## WORK TO COMPLETE
From the data below, copy each line that includes the word "failHit".

Stored items
──────

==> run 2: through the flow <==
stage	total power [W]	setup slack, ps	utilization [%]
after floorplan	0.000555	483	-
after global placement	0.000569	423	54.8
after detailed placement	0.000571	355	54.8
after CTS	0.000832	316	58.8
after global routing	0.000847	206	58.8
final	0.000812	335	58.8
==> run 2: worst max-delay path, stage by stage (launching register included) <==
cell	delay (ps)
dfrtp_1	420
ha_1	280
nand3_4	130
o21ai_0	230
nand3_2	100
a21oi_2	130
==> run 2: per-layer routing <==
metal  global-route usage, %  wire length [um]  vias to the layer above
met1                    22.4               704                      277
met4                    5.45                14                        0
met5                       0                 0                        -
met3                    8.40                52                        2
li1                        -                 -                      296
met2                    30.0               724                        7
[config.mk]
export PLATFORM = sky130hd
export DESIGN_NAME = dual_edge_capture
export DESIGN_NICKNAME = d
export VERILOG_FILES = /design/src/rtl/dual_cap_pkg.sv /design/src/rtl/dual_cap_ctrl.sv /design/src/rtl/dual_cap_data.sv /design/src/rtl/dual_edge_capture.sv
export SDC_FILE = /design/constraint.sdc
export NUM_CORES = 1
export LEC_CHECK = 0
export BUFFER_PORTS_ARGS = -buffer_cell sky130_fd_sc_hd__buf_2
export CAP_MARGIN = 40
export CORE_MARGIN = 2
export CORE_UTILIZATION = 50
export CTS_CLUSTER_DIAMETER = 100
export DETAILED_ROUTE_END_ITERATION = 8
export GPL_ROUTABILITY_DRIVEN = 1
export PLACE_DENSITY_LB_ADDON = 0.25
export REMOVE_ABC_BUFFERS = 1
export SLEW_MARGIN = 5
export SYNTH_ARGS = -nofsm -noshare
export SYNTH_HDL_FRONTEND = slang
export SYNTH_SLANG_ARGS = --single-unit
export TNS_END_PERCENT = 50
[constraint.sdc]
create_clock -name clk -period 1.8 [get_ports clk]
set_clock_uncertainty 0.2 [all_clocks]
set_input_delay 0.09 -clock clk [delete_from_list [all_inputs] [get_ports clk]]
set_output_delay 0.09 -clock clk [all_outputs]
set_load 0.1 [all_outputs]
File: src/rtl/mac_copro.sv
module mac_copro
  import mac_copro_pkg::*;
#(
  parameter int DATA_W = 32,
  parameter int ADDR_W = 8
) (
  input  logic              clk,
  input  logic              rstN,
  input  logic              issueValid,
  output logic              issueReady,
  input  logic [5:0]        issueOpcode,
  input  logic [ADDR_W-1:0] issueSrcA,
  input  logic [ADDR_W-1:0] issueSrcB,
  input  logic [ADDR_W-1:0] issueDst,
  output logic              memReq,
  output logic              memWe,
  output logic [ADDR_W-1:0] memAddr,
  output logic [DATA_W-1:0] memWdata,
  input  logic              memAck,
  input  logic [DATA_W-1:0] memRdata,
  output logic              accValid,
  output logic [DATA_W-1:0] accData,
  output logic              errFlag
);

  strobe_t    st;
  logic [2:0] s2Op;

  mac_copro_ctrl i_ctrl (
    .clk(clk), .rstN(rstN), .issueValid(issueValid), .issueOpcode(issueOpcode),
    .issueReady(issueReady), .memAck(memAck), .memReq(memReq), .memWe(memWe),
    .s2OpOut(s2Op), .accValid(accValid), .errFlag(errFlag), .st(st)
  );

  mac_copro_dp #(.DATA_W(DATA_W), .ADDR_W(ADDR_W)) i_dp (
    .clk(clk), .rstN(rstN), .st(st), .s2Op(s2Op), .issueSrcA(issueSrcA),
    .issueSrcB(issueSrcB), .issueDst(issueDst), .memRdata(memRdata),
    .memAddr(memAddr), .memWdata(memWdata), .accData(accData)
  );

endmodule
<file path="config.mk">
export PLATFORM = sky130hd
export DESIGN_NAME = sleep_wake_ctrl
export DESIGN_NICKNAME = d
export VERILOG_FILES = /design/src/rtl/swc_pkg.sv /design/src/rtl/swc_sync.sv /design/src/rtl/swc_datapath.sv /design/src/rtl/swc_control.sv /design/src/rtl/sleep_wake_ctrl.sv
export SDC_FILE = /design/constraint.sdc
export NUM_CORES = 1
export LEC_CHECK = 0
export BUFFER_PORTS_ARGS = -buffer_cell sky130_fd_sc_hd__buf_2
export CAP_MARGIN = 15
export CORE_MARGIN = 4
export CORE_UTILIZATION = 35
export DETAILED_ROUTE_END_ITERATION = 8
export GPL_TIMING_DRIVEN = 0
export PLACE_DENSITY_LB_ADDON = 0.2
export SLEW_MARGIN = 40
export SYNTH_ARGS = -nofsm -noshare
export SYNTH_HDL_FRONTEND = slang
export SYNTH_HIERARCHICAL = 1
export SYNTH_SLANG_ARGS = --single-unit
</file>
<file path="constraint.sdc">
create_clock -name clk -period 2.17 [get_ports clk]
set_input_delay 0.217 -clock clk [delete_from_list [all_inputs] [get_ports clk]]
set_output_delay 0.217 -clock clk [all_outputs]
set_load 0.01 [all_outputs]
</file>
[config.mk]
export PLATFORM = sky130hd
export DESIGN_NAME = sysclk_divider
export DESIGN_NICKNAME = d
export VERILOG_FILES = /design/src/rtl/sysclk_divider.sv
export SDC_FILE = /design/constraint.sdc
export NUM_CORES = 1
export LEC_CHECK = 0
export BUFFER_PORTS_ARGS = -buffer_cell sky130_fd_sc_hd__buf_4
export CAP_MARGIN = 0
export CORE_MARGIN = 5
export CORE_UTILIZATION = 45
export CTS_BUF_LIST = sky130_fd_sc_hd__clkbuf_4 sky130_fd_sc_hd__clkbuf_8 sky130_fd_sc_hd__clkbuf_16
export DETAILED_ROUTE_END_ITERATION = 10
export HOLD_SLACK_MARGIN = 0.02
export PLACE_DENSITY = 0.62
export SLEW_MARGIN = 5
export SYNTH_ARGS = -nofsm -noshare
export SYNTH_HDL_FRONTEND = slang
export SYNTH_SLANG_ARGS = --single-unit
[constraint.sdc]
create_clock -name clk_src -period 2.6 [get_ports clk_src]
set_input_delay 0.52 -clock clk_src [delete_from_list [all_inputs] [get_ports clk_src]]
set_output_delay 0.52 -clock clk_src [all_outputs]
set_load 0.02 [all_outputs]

──────

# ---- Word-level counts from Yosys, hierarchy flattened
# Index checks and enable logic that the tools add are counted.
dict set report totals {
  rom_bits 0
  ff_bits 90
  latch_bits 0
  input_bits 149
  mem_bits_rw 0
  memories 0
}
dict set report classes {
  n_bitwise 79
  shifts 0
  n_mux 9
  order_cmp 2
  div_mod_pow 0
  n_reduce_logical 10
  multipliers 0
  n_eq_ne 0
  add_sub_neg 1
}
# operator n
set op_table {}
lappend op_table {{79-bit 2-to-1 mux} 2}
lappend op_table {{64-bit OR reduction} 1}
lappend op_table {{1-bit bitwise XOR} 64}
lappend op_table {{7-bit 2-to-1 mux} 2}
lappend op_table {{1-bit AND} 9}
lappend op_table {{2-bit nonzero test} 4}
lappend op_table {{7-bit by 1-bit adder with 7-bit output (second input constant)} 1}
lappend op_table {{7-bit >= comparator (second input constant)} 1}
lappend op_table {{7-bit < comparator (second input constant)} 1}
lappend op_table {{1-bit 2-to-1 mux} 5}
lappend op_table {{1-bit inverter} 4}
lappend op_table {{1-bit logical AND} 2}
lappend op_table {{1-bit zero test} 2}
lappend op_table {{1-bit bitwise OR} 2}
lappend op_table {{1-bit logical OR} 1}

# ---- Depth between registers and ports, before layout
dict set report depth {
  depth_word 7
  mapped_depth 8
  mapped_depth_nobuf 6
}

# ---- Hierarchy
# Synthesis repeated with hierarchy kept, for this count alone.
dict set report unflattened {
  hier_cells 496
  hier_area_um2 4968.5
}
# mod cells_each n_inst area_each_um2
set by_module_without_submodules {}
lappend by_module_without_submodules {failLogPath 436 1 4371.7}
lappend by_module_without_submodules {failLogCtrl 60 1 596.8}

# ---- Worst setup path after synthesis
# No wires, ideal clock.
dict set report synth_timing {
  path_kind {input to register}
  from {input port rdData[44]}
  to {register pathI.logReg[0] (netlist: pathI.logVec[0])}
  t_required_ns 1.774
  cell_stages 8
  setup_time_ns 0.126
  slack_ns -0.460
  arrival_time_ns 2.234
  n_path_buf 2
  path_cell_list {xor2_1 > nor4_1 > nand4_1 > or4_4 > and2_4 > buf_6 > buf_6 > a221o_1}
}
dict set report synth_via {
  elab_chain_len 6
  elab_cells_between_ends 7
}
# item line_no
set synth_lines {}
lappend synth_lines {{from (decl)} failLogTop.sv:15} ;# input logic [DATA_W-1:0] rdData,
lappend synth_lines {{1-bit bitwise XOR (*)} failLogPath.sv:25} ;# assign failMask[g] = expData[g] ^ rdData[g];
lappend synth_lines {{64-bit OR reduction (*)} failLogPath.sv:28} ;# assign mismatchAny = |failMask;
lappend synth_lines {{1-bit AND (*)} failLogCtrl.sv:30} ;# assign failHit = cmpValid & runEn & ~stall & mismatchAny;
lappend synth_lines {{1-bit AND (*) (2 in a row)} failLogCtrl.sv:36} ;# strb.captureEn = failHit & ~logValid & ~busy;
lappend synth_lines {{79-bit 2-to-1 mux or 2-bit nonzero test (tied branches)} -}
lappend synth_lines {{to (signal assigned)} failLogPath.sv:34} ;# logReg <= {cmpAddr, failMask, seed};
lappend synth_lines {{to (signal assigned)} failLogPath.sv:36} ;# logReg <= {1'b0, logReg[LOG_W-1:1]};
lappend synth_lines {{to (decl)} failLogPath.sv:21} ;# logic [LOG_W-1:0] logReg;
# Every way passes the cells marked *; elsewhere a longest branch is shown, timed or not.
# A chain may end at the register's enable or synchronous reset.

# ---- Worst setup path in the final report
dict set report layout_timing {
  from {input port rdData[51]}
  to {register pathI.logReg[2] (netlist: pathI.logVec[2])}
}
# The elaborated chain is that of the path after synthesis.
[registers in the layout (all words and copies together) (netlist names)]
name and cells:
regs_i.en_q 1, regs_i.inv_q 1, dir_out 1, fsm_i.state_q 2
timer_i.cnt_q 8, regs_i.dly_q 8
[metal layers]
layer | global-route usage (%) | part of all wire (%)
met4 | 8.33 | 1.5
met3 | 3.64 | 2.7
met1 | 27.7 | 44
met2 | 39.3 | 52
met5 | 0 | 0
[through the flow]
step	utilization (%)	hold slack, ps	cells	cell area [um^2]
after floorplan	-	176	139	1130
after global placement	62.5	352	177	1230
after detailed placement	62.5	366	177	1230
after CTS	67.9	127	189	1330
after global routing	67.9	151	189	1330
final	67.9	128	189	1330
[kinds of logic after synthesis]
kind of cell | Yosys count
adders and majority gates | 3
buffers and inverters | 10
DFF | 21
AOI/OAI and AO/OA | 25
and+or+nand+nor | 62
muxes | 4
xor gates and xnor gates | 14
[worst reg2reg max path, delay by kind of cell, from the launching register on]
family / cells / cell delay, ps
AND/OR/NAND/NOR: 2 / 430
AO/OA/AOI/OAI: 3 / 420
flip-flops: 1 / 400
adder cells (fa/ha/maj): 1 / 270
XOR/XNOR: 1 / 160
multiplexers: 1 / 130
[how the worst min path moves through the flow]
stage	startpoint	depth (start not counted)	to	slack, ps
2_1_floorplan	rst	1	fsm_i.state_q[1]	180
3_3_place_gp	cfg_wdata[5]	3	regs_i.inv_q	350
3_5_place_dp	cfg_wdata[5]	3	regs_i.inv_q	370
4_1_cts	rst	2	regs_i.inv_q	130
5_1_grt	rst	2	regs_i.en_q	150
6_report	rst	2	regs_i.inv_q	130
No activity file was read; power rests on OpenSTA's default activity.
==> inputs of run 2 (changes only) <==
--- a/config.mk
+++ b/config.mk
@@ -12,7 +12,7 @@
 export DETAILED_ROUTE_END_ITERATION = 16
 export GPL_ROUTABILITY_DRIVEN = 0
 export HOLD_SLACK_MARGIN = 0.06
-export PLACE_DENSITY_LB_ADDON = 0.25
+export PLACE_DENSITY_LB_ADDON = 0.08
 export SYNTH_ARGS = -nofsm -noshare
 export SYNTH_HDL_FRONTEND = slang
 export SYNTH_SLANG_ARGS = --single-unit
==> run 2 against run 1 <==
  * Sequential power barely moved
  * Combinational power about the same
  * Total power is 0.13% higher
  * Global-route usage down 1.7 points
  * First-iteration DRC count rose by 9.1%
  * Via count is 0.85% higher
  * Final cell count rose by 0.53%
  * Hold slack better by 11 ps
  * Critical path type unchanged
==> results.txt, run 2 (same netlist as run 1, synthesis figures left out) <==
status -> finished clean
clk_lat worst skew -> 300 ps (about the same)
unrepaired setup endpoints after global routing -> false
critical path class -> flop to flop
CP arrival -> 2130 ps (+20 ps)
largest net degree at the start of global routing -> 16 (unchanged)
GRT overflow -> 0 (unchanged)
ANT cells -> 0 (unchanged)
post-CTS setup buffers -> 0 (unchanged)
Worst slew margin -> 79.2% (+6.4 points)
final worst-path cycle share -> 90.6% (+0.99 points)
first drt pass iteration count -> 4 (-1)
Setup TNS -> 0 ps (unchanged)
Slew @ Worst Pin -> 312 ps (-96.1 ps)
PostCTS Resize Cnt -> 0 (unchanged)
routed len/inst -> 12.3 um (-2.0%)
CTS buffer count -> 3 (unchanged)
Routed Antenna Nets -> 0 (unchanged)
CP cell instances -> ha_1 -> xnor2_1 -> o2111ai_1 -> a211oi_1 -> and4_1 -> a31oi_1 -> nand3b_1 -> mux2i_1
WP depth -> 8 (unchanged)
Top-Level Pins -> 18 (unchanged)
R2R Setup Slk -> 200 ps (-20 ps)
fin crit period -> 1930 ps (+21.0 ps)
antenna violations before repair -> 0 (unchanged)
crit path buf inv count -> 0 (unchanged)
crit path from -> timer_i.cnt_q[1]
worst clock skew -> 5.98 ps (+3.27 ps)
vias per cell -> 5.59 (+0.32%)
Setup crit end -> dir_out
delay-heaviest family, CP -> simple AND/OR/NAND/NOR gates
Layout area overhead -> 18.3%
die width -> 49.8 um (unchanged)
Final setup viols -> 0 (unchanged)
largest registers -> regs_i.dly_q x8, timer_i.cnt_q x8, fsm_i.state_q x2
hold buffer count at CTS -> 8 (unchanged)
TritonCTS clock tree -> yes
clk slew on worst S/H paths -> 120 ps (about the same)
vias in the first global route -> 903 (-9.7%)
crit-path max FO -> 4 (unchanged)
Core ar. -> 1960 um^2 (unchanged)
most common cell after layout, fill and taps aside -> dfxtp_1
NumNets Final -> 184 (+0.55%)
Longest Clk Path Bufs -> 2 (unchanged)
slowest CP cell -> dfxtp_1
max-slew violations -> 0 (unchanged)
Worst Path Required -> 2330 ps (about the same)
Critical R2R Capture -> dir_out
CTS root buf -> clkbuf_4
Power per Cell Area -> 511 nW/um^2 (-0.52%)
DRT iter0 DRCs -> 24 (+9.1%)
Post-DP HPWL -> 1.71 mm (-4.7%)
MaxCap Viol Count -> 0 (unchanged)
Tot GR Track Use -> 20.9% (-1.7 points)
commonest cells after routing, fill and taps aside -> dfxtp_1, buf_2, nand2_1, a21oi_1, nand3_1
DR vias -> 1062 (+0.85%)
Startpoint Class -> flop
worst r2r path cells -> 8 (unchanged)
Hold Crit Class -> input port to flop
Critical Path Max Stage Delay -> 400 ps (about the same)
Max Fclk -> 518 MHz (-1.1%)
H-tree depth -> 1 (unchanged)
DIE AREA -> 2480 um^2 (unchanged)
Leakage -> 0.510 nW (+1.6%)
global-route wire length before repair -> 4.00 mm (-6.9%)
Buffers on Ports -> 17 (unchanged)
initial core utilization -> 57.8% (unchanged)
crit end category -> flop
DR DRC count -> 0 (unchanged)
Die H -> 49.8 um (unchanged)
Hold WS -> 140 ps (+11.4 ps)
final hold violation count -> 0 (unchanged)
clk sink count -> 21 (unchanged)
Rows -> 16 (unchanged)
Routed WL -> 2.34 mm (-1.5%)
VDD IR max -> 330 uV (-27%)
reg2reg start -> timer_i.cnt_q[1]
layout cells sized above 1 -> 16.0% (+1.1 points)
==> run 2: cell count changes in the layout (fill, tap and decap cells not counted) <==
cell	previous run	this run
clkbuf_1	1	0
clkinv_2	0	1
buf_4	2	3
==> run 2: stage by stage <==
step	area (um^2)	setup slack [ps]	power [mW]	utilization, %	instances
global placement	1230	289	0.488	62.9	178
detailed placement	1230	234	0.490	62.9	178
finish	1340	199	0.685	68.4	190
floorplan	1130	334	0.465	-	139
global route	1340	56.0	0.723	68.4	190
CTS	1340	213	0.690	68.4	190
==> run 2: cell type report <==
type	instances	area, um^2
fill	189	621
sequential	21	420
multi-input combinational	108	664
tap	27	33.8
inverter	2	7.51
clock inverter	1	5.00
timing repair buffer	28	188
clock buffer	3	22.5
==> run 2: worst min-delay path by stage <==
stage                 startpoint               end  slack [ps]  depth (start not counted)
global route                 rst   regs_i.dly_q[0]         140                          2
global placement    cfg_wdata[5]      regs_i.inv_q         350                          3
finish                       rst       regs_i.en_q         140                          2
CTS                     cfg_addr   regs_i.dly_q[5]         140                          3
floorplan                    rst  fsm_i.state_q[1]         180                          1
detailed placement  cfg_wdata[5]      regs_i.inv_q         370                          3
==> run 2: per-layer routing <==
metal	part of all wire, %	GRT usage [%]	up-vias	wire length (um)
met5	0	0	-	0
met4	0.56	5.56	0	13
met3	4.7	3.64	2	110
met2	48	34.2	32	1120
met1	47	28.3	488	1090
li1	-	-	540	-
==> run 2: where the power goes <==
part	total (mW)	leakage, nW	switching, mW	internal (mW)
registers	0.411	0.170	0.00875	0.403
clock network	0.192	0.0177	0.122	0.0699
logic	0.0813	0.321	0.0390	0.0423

──────

## RESPONSE BOX
lappend synth_lines {{1-bit AND (*)} failLogCtrl.sv:30} ;# assign failHit = cmpValid & runEn & ~stall & mismatchAny;
lappend synth_lines {{1-bit AND (*) (2 in a row)} failLogCtrl.sv:36} ;# strb.captureEn = failHit & ~logValid & ~busy;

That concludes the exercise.